Ao adquirir dois edifícios contíguos, os números 66 a 76 da Rua de Passos Manuel, a iPortalMais prepara-se para se aproximar ainda mais do coração do Porto, mostrando o seu compromisso com a revitalização da sua Cidade. As próximas instalações, que devem ser ocupadas antes do fim do ano, situam-se num antigo armazém de tecidos com um ambiente que nos remete para o início do século passado. A iPortalMais projecta deste modo o seu Futuro em alicerces sólidos temperados por um passado vigoroso.

São mais de 2500 m2 habitáveis perto de todas as infraestruturas administrativas, de comércio e serviços fundamentais da Cidade, incluindo parques de estacionamento. E a cerca de cinco minutos a pé encontram-se a estação de comboio de São Bento e as estações de metro de São Bento, Aliados e Bolhão.
A mudança de instalações surge da necessidade de acomodar o crescimento que se prevê para os próximos anos e que se quer ancorado em património próprio, uma vez que as futuras instalações não serão alugadas como acontece actualmente. A decisão parte também da consciência de que a História é algo em permanente construção, valorizando os activos que a integram, activos no qual se inclui a própria cultura e auto-estima da empresa e até da Cidade de onde a iPortalMais se projecta para o Mundo.
De facto, a opção de mudar as instalações para o centro histórico do Porto contraria a tendência actual de deslocação para a periferia. Dado o estado actual de degradação do edifício, a sua restauração constitui também um desafio que a iPortalMais enfrenta audaciosamente. Mas como em muitos outros aspectos da tecnologia, também ao nível do comportamento a iPortalMais revela-se pioneira, assumindo que só entrando no caminho da mudança se pode consolidar a alteração de tendências nefastas. E com toda a propriedade, a iPortalMais pode já ser considerada a Tecnológica do Porto, já que na realidade todas as outras empresas de TI se encontram na periferia.

Anónimo disse...

Pelos vistos a mudança já não vai ser este ano...
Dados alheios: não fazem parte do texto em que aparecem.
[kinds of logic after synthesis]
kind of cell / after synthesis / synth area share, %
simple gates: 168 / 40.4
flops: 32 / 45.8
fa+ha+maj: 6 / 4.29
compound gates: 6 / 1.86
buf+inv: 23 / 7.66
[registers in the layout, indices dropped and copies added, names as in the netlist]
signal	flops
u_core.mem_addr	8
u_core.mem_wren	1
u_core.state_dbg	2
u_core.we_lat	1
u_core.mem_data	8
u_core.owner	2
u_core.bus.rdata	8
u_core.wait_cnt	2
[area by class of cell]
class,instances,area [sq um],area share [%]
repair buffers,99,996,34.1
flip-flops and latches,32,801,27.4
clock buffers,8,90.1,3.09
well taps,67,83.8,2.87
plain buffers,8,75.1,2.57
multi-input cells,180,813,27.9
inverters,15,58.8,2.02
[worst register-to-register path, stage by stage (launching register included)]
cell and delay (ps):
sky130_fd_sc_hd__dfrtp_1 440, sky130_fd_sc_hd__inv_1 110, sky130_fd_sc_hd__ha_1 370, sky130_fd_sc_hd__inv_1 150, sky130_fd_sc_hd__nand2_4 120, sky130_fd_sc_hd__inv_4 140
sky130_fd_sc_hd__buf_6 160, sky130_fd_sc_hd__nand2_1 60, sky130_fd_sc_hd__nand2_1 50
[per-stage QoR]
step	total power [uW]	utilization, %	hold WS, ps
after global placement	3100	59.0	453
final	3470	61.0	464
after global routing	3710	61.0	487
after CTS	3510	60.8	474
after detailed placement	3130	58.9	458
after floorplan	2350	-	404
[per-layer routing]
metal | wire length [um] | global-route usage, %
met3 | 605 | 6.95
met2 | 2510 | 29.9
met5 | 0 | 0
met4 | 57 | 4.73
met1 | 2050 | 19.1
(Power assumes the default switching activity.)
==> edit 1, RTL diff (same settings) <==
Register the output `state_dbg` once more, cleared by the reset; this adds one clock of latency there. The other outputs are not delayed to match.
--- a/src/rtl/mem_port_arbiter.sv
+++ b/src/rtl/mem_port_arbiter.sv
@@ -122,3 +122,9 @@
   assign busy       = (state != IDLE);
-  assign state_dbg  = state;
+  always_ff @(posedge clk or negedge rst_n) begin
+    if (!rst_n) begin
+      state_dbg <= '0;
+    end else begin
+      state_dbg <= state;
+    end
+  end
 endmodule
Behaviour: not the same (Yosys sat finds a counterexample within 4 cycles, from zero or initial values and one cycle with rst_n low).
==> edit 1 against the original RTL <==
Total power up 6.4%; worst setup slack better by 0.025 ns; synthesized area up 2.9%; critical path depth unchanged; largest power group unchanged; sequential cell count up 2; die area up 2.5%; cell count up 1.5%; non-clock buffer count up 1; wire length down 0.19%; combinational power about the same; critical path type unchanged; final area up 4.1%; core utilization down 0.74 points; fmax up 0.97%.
## src/rtl/uart_fp_tx.sv

```systemverilog
// 8N1 UART transmitter that returns an N_BYTES-wide Fp word to the host, least-significant byte first.
// Define UART_TX_CHECKSUM_EN to append one extra frame carrying the XOR of all data bytes.

package PARAM_UART;
  localparam int unsigned UART_CLK_FREQ  = 100_000_000;
  localparam int unsigned UART_BAUD_RATE = 460_800;
endpackage

module uart_fp_tx #(
  parameter int unsigned CLK_FREQ  = PARAM_UART::UART_CLK_FREQ,
  parameter int unsigned BAUD_RATE = PARAM_UART::UART_BAUD_RATE,
  parameter int unsigned N_BYTES   = 48
) (
  input  logic                   clk,
  input  logic                   rst,
  input  logic                   i_valid,
  input  logic [8*N_BYTES-1:0]   i_data,
  output logic                   o_ready,
  output logic                   o_txd,
  output logic                   o_busy
);

  localparam int unsigned DIV = CLK_FREQ / BAUD_RATE;
`ifdef UART_TX_CHECKSUM_EN
  localparam int unsigned N_FRAMES = N_BYTES + 1;
`else
  localparam int unsigned N_FRAMES = N_BYTES;
`endif
  localparam int unsigned BAUD_W = (DIV >= 2) ? $clog2(DIV) : 1;
  localparam int unsigned BYTE_W = $clog2(N_FRAMES + 1);
  localparam int unsigned SR_W   = 8 * N_FRAMES;

  if (DIV < 2) begin : g_div_check
    $error("uart_fp_tx: CLK_FREQ/BAUD_RATE must be at least 2");
  end

  typedef enum logic [1:0] {IDLE, START, DATA, STOP} state_t;

  state_t            state, state_next;
  logic [BAUD_W-1:0] baud_cnt;
  logic [2:0]        bit_cnt;
  logic [2:0]        next_bit;
  logic [BYTE_W-1:0] byte_cnt;
  logic [SR_W-1:0]   shreg;
  logic [SR_W-1:0]   load_word;
  logic              accept;
  logic              baud_tick;
  logic              last_frame;
  logic              txd_next;

  assign accept     = i_valid && o_ready;
  assign baud_tick  = (baud_cnt == BAUD_W'(DIV - 1));
  assign last_frame = (byte_cnt == BYTE_W'(N_FRAMES - 1));
  assign next_bit   = bit_cnt + 3'd1;

`ifdef UART_TX_CHECKSUM_EN
  logic [7:0] checksum;

  // NOTE: every variable written in always_comb gets a default first, so no path can infer a latch.
  always_comb begin
    checksum = '0;
    for (int i = 0; i < N_BYTES; i++) checksum ^= i_data[8*i +: 8];
  end

  assign load_word = {checksum, i_data};
`else
  assign load_word = i_data;
`endif

  // The next line level is decided here so o_txd can come straight from a flop.
  always_comb begin
    state_next = state;
    txd_next   = o_txd;
    case (state)
      IDLE: begin
        txd_next = 1'b1;
        if (accept) begin
          state_next = START;
          txd_next   = 1'b0;
        end
      end
      START: if (baud_tick) begin
        state_next = DATA;
        txd_next   = shreg[0];
      end
      DATA: if (baud_tick) begin
        if (bit_cnt == 3'd7) begin
          state_next = STOP;
          txd_next   = 1'b1;
        end else begin
          txd_next = shreg[next_bit];
        end
      end
      STOP: if (baud_tick) begin
        if (last_frame) begin
          state_next = IDLE;
          txd_next   = 1'b1;
        end else begin
          state_next = START;
          txd_next   = 1'b0;
        end
      end
      default: begin
        state_next = IDLE;
        txd_next   = 1'b1;
      end
    endcase
  end

  // NOTE: sequential state is updated with non-blocking assignments so every flop samples pre-edge values.
  always_ff @(posedge clk) begin
    if (rst) begin
      state    <= IDLE;
      o_txd    <= 1'b1;
      o_ready  <= 1'b0;
      o_busy   <= 1'b0;
      baud_cnt <= '0;
      bit_cnt  <= '0;
      byte_cnt <= '0;
    end else begin
      state   <= state_next;
      o_txd   <= txd_next;
      o_ready <= (state_next == IDLE);
      o_busy  <= (state_next != IDLE);
      if (accept) begin
        baud_cnt <= '0;
        bit_cnt  <= '0;
        byte_cnt <= '0;
      end else if (state != IDLE) begin
        baud_cnt <= baud_tick ? '0 : baud_cnt + BAUD_W'(1);
        if (baud_tick && state == DATA) bit_cnt  <= bit_cnt + 3'd1;
        if (baud_tick && state == STOP) byte_cnt <= byte_cnt + BYTE_W'(1);
      end
    end
  end

  // NOTE: the word register is pure datapath that is always loaded on accept before use, so it has no reset.
  always_ff @(posedge clk) begin
    if (accept && !rst) shreg <= load_word;
    else if (state == STOP && baud_tick) shreg <= shreg >> 8;
  end

endmodule

```
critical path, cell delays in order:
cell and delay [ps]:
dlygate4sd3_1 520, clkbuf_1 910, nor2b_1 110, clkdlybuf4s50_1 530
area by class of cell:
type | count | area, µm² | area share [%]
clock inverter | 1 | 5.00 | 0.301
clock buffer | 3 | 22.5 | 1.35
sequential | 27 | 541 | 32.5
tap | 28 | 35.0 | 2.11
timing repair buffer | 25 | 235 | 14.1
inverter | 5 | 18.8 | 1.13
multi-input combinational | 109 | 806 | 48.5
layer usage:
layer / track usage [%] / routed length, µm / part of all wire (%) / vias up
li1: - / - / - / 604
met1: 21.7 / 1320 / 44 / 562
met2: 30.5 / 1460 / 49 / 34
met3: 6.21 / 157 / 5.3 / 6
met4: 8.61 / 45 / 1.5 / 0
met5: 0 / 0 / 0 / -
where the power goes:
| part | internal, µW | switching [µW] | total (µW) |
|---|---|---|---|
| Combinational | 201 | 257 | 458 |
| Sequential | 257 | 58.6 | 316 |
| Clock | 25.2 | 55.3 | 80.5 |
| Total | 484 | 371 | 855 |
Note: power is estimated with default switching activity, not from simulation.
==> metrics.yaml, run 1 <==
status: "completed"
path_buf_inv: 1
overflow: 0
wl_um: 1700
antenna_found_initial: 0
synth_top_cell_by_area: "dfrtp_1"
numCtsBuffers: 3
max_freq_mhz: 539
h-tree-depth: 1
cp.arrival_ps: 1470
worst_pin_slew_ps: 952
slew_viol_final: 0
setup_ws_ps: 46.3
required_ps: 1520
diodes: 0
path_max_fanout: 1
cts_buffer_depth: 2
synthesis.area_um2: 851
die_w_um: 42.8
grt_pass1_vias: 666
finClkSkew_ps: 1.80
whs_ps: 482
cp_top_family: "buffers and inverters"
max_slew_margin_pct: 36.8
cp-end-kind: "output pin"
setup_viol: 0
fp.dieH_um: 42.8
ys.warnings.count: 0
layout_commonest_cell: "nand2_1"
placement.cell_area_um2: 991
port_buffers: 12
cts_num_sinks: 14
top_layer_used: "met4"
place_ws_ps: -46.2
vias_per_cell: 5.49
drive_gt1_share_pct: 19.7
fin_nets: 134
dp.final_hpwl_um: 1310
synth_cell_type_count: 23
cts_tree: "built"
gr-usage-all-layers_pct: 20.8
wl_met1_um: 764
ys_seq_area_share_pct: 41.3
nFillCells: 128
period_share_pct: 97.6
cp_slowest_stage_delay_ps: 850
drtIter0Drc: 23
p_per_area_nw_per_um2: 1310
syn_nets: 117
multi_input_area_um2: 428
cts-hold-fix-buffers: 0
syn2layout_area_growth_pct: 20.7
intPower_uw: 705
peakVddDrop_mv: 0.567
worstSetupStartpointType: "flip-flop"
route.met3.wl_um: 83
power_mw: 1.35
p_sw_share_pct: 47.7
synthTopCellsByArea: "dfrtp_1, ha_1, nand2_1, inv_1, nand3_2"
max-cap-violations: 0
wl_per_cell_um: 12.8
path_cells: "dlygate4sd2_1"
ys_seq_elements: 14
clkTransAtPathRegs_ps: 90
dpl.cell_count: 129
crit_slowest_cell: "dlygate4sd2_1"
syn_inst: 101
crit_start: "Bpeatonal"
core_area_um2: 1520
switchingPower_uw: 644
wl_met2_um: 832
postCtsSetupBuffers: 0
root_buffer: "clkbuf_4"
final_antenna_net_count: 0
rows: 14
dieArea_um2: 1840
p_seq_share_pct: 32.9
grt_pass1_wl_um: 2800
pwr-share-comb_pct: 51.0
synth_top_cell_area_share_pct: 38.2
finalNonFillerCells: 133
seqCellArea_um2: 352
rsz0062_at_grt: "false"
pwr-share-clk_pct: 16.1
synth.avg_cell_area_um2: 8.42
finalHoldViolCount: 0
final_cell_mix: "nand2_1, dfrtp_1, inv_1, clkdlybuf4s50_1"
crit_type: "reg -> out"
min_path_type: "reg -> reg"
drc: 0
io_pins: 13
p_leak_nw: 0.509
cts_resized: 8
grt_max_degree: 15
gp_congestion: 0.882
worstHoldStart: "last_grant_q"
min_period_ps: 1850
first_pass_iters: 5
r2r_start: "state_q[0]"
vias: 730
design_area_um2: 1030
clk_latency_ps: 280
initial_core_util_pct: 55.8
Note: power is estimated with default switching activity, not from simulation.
[config.mk]
export PLATFORM = sky130hd
export DESIGN_NAME = mc_ctrl_fsm
export DESIGN_NICKNAME = d
export VERILOG_FILES = /design/src/rtl/mc_pkg.sv /design/src/rtl/mc_out_decode.sv /design/src/rtl/mc_ctrl_fsm.sv
export SDC_FILE = /design/constraint.sdc
export NUM_CORES = 1
export LEC_CHECK = 0
export CELL_PAD_IN_SITES_DETAIL_PLACEMENT = 1
export CELL_PAD_IN_SITES_GLOBAL_PLACEMENT = 1
export CORE_ASPECT_RATIO = 0.75
export CORE_UTILIZATION = 28
export CTS_BUF_LIST = sky130_fd_sc_hd__clkbuf_16
export CTS_CLUSTER_SIZE = 28
export DETAILED_ROUTE_END_ITERATION = 10
export GPL_TIMING_DRIVEN = 0
export HOLD_SLACK_MARGIN = 0.12
export PLACE_DENSITY = 0.8
export SLEW_MARGIN = 20
export SYNTH_ARGS = -nofsm -noshare
export SYNTH_HDL_FRONTEND = slang
export SYNTH_SLANG_ARGS = --single-unit
[constraint.sdc]
create_clock -name clk -period 2.1 [get_ports clk]
set_input_delay 0.63 -clock clk [delete_from_list [all_inputs] [get_ports clk]]
set_output_delay 0.63 -clock clk [all_outputs]
set_load 0.01 [all_outputs]
### src/rtl/wb_port_arbiter_pkg.sv
//------------------------------------------------------------------------------
// Module  : wb_arb_pkg
// Brief   : Shared types, constants and helpers for the writeback port arbiter.
// Revision: 1.0 - initial release
//------------------------------------------------------------------------------
`default_nettype none

package wb_arb_pkg;

  localparam int NREQ_MAX = 5;

  localparam logic [2:0] SEL_REQ0 = 3'b000;
  localparam logic [2:0] SEL_REQ1 = 3'b001;
  localparam logic [2:0] SEL_REQ2 = 3'b010;
  localparam logic [2:0] SEL_REQ3 = 3'b011;
  localparam logic [2:0] SEL_REQ4 = 3'b100;

  typedef enum logic [0:0] {
    IDLE  = 1'b0,
    WRITE = 1'b1
  } state_t;

  function automatic logic [2:0] idx_to_sign(input logic [2:0] idx);
    case (idx)
      3'd0:    idx_to_sign = SEL_REQ0;
      3'd1:    idx_to_sign = SEL_REQ1;
      3'd2:    idx_to_sign = SEL_REQ2;
      3'd3:    idx_to_sign = SEL_REQ3;
      3'd4:    idx_to_sign = SEL_REQ4;
      default: idx_to_sign = SEL_REQ0;
    endcase
  endfunction

endpackage

`default_nettype wire

### src/rtl/wb_port_arbiter_rr_pick.sv
//------------------------------------------------------------------------------
// Module  : rr_pick
// Brief   : Combinational find-first-set over NREQ requesters, starting at the
//           index after ptr and wrapping, with masked bits excluded.
// Revision: 1.0 - initial release
//------------------------------------------------------------------------------
`default_nettype none

module rr_pick
  import wb_arb_pkg::*;
#(
  parameter int NREQ = 5
) (
  input  logic [NREQ-1:0] valid,
  input  logic [NREQ-1:0] mask,
  input  logic [2:0]      ptr,
  output logic [2:0]      idx,
  output logic            any_valid
);

  logic [7:0] w_elig;

  assign w_elig = {{(8-NREQ){1'b0}}, valid & ~mask};

  always_comb begin
    logic [3:0] cand;
    cand      = '0;
    idx       = '0;
    any_valid = 1'b0;
    // Visit ptr+1 .. ptr+NREQ modulo NREQ; ptr itself is checked last.
    for (int k = 1; k <= NREQ; k++) begin
      cand = {1'b0, ptr} + 4'(k);
      if (cand >= 4'(NREQ)) cand = cand - 4'(NREQ);
      if (!any_valid && w_elig[cand[2:0]]) begin
        idx       = cand[2:0];
        any_valid = 1'b1;
      end
    end
  end

endmodule

`default_nettype wire

### src/rtl/wb_port_arbiter.sv
//------------------------------------------------------------------------------
// Module  : wb_port_arbiter
// Brief   : Round-robin arbiter sharing the register-file writeback port among
//           up to five producers. Define WB_ARB_FIXED_PRIO_EN for fixed
//           lowest-index-wins priority instead of round-robin.
// Revision: 1.0 - initial release
//------------------------------------------------------------------------------
`default_nettype none

module wb_port_arbiter
  import wb_arb_pkg::*;
#(
  parameter int NREQ = 5,
  parameter int RW   = 5
) (
  input  logic             clk,
  input  logic             rst_n,
  input  logic [NREQ-1:0]  req_valid,
  input  logic [NREQ*RW-1:0] req_rd,
  output logic [NREQ-1:0]  req_ready,
  input  logic             wb_stall,
  output logic [2:0]       mux_sign,
  output logic             wb_we,
  output logic [RW-1:0]    wb_rd,
  output logic             busy
);

  state_t          r_state;
  logic [2:0]      r_sel;
  logic [2:0]      r_mux_sign;
  logic [RW-1:0]   r_wb_rd;
`ifndef WB_ARB_FIXED_PRIO_EN
  logic [2:0]      r_last_grant;
`endif

  logic [RW-1:0]   w_rd_arr [8];
  logic [2:0]      w_ptr;
  logic [NREQ-1:0] w_mask;
  logic [2:0]      w_pick;
  logic            w_any;
  logic            w_commit;

  generate
    for (genvar gi = 0; gi < 8; gi++) begin : g_rd
      if (gi < NREQ) begin : g_used
        assign w_rd_arr[gi] = req_rd[gi*RW +: RW];
      end else begin : g_unused
        assign w_rd_arr[gi] = '0;
      end
    end
  endgenerate

`ifdef WB_ARB_FIXED_PRIO_EN
  // Starting after the top index makes the search begin at requester 0.
  assign w_ptr  = 3'(NREQ-1);
  assign w_mask = '0;
`else
  // While writing, the completing requester becomes last_grant and is masked.
  assign w_ptr  = (r_state == WRITE) ? r_sel : r_last_grant;
  assign w_mask = (r_state == WRITE) ? (NREQ'(1) << r_sel) : '0;
`endif

  rr_pick #(
    .NREQ (NREQ)
  ) u_rr_pick (
    .valid     (req_valid),
    .mask      (w_mask),
    .ptr       (w_ptr),
    .idx       (w_pick),
    .any_valid (w_any)
  );

  assign w_commit  = (r_state == WRITE) && !wb_stall;
  assign busy      = (r_state == WRITE);
  assign wb_we     = w_commit && (r_wb_rd != '0);
  assign req_ready = w_commit ? (NREQ'(1) << r_sel) : '0;
  assign mux_sign  = r_mux_sign;
  assign wb_rd     = r_wb_rd;

  always_ff @(posedge clk or negedge rst_n) begin
    if (!rst_n) begin
      r_state      <= IDLE;
      r_sel        <= '0;
      r_mux_sign   <= SEL_REQ0;
      r_wb_rd      <= '0;
`ifndef WB_ARB_FIXED_PRIO_EN
      r_last_grant <= 3'(NREQ-1);
`endif
    end else begin
      case (r_state)
        IDLE: begin
          if (w_any) begin
            r_sel      <= w_pick;
            r_mux_sign <= idx_to_sign(w_pick);
            r_wb_rd    <= w_rd_arr[w_pick];
            r_state    <= WRITE;
          end
        end
        WRITE: begin
          if (!wb_stall) begin
`ifndef WB_ARB_FIXED_PRIO_EN
            r_last_grant <= r_sel;
`endif
            if (w_any) begin
              r_sel      <= w_pick;
              r_mux_sign <= idx_to_sign(w_pick);
              r_wb_rd    <= w_rd_arr[w_pick];
            end else begin
              r_state <= IDLE;
            end
          end
        end
        default: r_state <= IDLE;
      endcase
    end
  end

endmodule

`default_nettype wire
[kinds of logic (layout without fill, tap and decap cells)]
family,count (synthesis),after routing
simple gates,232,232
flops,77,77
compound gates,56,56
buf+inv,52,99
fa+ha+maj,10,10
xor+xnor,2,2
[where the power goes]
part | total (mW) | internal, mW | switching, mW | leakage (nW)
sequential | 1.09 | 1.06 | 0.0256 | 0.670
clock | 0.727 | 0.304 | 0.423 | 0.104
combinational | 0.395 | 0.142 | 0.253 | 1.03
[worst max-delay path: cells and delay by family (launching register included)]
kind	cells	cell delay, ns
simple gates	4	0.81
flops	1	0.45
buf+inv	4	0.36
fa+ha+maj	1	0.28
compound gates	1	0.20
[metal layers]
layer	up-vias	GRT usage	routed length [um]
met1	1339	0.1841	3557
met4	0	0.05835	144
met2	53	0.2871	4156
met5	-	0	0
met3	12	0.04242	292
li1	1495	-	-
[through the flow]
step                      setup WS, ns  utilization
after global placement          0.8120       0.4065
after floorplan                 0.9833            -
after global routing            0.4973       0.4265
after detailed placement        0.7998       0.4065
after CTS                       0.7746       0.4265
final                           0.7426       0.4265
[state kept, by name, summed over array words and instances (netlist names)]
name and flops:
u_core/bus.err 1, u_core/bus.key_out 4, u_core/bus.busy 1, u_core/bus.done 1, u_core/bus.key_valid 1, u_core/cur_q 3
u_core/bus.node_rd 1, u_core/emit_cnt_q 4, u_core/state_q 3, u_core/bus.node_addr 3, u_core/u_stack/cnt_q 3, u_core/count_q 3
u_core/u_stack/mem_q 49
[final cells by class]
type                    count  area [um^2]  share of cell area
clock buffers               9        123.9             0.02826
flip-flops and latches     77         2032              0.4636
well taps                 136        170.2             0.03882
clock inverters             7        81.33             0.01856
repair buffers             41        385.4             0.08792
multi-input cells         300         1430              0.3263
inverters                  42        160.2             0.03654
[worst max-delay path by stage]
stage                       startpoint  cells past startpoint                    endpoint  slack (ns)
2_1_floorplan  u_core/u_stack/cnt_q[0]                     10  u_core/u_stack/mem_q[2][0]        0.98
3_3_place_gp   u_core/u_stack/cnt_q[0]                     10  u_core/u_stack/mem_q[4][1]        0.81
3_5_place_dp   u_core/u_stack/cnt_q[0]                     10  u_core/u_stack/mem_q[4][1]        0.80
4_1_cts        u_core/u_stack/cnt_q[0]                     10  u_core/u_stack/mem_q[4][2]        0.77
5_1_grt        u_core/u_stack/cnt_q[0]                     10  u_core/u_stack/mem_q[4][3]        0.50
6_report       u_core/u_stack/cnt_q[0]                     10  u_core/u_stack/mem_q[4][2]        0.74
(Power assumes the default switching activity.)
Estou curioso para ver a "transformação". Uma empresa de TI nessa zona vai ser inédito.

paula disse...

meu pai viveu mais de metade da sua vida lá! Viveu para aquele negóio, para aqueles amigos, para aqueles patrões que eram mais amigos do que patrões. Por lá passei tntos dias da minha infância e adolescência. De lá veio o tecido do meu traje académico me que pai tão orgulhosamente escolheu. à porta do 66 passei no meu primeiro cortejo da queima das fitas em 1986 e lá estavam todos à porta para me felicitar. Os olhos de meu pai rasos de agua.... RIP papi e bem haja a quem o acompanhou!

paula disse...

meu pai viveu mais de metade da sua vida lá! Viveu para aquele negóio, para aqueles amigos, para aqueles patrões que eram mais amigos do que patrões. Por lá passei tntos dias da minha infância e adolescência. De lá veio o tecido do meu traje académico me que pai tão orgulhosamente escolheu. à porta do 66 passei no meu primeiro cortejo da queima das fitas em 1986 e lá estavam todos à porta para me felicitar. Os olhos de meu pai rasos de agua.... RIP papi e bem haja a quem o acompanhou!